Kernel abscission formation

​Each kernel in a corn ear is a fruit.  As with most other fruits, sugars are transported to the kernel through the vascular system from the leaves and the stem.  Plant hormones like auxins and gibberellins produced in the seed embryo meristems actively guide the sugars to the seed within the fruit.  Corn kernels have only one seed. Although much of the sugar is moved outside of the embryo to the endosperm, sugar also provides energy for growth and development of the embryo.  As the embryo matures, auxin production is reduced.  Consequently, physiological demand for sucrose supply to the kernel is reduced. 
 
Reduction of sucrose in the cells at the base of the kernel causes the balance of ethylene and auxin to change.  Ethylene increase causes the layer of parenchyma cells closest to the kernel base to lose cell wall contents, while those adjacent cells away from the kernel gain wall thickness.  Eventually an abscission layer forms cutting off all movement of sugar into the kernel and water movement away from the kernel thru the stem tissue (the cob). 
 
Research by J.J. Afuakwa, Crookston and R.J Jones (Crop.

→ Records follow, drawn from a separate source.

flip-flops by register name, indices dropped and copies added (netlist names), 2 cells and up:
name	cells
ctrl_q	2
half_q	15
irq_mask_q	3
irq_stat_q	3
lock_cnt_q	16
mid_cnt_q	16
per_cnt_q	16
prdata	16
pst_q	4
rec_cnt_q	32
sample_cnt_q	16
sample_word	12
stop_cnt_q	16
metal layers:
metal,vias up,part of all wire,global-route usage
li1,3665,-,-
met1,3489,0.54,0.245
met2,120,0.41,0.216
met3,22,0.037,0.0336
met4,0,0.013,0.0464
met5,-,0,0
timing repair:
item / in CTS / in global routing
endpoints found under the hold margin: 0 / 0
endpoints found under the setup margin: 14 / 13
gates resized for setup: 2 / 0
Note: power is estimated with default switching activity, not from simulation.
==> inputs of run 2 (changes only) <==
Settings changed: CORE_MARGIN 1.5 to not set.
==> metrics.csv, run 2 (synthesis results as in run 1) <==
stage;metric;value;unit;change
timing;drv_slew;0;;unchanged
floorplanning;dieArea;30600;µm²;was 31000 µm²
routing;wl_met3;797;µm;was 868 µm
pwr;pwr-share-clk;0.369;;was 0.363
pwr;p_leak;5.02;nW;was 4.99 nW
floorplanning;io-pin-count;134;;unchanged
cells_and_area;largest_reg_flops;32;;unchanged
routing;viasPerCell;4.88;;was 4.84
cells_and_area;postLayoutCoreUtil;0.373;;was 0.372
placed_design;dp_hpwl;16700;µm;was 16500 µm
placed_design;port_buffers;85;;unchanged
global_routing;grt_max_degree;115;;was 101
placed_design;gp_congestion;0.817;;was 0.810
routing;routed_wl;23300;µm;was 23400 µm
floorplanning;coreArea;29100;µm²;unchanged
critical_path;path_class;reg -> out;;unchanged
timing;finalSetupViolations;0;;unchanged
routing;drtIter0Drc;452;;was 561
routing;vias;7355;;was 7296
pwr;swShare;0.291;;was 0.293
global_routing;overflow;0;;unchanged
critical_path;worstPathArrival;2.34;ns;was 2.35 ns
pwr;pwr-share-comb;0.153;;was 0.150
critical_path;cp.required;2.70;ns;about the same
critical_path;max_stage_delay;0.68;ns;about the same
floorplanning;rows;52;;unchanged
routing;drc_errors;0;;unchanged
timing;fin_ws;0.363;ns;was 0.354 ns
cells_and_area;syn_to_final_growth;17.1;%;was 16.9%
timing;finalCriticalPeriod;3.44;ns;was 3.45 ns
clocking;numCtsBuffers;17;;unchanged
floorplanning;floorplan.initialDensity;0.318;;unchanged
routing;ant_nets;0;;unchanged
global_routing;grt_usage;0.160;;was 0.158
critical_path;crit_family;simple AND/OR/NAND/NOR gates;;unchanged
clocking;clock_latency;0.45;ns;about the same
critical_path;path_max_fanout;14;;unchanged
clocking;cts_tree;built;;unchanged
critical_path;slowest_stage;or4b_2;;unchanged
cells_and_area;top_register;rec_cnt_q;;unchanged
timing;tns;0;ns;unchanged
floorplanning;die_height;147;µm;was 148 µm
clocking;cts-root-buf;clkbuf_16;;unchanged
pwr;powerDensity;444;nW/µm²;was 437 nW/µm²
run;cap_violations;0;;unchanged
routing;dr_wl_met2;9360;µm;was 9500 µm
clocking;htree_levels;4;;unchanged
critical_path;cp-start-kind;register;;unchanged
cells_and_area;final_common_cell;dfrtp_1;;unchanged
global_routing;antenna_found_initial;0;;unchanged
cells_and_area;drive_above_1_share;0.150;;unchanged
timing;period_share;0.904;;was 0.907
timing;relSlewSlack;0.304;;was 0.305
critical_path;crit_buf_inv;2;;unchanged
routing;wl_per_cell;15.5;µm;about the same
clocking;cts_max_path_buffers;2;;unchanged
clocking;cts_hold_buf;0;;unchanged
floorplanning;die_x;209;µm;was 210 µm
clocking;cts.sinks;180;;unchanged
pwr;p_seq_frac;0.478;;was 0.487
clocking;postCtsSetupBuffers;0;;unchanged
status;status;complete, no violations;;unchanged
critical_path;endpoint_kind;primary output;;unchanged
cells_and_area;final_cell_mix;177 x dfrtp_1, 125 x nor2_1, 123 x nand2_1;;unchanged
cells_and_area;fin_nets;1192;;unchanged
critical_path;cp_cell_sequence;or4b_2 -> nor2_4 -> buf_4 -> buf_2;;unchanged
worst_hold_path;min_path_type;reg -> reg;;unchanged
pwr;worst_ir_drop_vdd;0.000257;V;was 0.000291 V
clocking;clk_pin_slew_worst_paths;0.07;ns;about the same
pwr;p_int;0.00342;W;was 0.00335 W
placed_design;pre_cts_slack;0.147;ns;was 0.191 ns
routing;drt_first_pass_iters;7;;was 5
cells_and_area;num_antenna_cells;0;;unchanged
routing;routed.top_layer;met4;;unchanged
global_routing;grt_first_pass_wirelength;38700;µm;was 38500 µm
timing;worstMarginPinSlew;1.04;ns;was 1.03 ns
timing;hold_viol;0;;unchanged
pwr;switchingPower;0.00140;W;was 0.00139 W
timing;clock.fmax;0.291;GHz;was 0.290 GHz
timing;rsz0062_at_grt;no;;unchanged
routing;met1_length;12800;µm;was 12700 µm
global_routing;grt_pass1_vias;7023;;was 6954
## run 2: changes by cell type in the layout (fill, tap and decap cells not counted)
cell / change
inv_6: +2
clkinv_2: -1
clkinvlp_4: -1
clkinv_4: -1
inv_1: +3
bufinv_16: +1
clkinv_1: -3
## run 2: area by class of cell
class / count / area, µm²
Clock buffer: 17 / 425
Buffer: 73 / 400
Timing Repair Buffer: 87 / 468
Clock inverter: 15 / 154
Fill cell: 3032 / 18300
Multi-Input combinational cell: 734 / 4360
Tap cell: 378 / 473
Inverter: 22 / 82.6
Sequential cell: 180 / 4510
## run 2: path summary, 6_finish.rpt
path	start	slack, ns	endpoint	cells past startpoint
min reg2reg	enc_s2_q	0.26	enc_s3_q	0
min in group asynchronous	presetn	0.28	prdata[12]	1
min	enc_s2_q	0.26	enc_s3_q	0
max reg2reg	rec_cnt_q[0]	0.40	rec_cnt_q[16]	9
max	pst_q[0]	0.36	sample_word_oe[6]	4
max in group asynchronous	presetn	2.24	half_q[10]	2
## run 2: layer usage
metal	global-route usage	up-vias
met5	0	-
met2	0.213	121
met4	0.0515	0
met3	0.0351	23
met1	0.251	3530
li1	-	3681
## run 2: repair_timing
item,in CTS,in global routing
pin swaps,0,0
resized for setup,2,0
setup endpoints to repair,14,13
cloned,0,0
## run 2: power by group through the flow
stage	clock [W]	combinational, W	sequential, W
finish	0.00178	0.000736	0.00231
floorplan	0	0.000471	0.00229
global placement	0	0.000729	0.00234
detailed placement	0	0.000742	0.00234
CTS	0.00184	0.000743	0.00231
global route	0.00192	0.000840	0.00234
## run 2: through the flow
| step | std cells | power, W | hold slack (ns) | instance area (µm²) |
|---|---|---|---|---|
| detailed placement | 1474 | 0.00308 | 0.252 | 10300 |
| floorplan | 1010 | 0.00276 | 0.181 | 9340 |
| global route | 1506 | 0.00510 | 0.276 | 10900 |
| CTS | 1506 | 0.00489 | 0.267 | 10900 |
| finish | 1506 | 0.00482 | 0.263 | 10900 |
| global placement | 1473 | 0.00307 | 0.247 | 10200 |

Sci. 24. 285-288) showed that reduction of sucrose available to the kernel was a major factor in induction of the abscission layer (black layer).  Although it is mostly related to maturation of the embryo, it could be induced by other factors reducing sucrose supply to kernels.  Reduction of photosynthesis by leaf disease or frost damaged leaves could result in shortened time to black layer.  Early plant death, perhaps from root rot, causing leaves to wilt and thus removing sugar supplies induce black layer within a few days.  
 
Early formation of black layer before normal time for full transport of sugars to the kernels results in reduced grain weight.  Shortened time to black layer also reduces some of the water replacement in the grain normally occurring as water moves out through the vascular system.  Consequently, black layered kernels may have higher moisture percentage than usual. Some of these biological factors contributed to the grain production differences in USA Midwest in 2019.